- _TASK DETAILS_
Each line that includes the word "most" should be copied from the records.

- _INFORMATION SHOWN_
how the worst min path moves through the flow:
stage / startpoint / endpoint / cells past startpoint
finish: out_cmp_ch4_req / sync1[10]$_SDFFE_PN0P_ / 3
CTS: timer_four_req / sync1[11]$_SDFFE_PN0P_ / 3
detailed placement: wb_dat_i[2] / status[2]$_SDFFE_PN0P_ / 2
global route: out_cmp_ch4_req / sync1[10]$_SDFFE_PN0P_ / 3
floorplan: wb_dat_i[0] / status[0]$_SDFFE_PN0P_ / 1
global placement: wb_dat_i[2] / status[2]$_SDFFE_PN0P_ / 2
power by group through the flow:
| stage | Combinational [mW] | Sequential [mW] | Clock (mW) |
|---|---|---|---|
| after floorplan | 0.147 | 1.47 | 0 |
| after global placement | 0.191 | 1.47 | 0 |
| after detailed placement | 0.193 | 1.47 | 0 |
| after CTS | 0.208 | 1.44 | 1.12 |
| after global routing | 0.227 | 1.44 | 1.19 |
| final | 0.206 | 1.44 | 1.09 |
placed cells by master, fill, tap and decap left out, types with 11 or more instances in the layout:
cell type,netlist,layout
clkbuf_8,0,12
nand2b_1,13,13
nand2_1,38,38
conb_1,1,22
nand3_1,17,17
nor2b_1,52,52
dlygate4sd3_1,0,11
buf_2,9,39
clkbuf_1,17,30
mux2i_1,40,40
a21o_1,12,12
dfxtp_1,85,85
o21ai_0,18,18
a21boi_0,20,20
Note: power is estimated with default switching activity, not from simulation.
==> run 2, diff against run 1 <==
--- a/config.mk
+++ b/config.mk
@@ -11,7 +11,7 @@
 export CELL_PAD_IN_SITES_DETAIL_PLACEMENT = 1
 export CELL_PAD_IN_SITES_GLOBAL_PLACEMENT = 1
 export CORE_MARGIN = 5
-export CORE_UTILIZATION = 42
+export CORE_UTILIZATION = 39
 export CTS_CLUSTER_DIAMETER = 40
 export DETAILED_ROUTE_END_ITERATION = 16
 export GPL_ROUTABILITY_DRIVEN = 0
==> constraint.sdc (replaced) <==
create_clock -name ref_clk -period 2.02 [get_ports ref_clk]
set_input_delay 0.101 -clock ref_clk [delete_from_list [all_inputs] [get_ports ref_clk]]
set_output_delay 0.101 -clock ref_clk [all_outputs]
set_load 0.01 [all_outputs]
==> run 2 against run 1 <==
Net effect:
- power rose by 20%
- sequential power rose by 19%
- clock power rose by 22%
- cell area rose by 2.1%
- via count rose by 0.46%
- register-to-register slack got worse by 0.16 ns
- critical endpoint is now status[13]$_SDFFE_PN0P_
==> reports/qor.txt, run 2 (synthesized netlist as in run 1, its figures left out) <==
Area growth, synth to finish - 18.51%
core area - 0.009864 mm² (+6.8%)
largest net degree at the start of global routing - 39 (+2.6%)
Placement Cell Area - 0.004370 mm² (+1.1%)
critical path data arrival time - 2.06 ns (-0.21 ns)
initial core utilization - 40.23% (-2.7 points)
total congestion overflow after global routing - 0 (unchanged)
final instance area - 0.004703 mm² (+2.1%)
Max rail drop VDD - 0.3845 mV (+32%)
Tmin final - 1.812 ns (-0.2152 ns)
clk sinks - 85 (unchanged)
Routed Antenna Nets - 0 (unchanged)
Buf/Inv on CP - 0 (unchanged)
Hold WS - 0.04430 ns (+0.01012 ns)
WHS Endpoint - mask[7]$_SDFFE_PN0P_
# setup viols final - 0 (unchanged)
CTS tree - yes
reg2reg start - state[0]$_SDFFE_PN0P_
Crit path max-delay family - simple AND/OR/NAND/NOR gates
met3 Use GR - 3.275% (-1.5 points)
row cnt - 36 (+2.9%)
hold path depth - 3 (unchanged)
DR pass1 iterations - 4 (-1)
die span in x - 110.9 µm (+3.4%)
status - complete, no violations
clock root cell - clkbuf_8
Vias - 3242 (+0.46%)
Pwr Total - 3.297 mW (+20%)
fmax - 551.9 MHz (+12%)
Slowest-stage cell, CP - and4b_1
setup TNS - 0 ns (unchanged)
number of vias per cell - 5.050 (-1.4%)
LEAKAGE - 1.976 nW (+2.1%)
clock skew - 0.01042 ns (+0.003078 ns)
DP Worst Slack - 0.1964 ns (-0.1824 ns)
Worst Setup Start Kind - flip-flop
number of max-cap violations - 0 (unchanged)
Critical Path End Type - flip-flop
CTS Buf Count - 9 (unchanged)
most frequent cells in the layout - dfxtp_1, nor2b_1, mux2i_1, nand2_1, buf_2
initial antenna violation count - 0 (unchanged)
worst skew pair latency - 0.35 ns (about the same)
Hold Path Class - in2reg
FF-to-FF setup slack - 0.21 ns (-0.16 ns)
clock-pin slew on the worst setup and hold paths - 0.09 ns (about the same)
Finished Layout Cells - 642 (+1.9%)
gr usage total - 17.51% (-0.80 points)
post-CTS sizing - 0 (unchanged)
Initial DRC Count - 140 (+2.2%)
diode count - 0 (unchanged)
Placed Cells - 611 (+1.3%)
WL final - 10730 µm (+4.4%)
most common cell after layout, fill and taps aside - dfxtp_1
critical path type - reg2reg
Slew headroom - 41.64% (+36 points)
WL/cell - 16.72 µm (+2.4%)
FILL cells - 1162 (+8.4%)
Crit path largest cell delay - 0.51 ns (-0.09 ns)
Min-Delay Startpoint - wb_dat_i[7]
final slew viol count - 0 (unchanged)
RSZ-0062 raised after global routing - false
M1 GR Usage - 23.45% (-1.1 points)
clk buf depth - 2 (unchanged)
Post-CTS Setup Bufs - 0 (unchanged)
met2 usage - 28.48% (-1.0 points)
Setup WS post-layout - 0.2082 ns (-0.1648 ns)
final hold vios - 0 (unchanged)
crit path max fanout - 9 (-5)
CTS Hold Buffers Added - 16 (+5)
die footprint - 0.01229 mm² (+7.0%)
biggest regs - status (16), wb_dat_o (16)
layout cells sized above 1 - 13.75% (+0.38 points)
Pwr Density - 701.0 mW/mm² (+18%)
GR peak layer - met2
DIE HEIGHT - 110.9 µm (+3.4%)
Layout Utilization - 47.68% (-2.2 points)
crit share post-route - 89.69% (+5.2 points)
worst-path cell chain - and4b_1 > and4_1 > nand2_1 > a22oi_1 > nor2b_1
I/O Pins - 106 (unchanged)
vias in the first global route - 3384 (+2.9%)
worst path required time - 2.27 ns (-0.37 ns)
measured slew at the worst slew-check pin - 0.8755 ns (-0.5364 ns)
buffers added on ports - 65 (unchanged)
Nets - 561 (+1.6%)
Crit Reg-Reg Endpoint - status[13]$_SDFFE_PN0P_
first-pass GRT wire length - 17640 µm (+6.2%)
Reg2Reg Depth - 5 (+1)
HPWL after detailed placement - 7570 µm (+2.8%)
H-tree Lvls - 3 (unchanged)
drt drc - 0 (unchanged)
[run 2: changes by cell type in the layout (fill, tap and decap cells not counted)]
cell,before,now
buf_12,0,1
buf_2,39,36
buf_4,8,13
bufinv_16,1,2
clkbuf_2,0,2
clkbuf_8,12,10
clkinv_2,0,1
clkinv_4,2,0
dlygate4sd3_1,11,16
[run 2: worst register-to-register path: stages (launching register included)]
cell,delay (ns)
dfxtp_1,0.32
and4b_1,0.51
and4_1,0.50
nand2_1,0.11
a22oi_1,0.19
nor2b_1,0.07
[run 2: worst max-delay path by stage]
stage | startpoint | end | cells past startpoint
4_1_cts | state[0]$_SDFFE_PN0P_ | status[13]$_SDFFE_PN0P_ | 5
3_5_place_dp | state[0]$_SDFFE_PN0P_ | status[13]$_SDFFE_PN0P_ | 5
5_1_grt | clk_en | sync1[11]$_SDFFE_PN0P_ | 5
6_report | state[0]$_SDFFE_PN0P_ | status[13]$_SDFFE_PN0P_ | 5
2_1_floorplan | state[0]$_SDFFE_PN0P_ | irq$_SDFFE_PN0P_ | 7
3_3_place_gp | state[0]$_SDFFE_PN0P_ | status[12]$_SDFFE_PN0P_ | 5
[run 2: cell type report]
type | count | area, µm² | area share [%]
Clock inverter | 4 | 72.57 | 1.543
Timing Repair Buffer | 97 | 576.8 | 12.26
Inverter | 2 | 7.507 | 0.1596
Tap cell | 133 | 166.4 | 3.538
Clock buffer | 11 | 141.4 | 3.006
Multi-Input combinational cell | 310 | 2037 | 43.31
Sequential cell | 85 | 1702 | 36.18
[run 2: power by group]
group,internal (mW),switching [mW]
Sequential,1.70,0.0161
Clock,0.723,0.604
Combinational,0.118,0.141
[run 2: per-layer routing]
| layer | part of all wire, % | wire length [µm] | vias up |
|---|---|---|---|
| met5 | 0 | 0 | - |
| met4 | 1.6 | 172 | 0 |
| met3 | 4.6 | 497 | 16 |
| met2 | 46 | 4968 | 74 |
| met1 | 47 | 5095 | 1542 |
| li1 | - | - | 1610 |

- _SOLUTION FOR THIS TASK_
most frequent cells in the layout - dfxtp_1, nor2b_1, mux2i_1, nand2_1, buf_2
most common cell after layout, fill and taps aside - dfxtp_1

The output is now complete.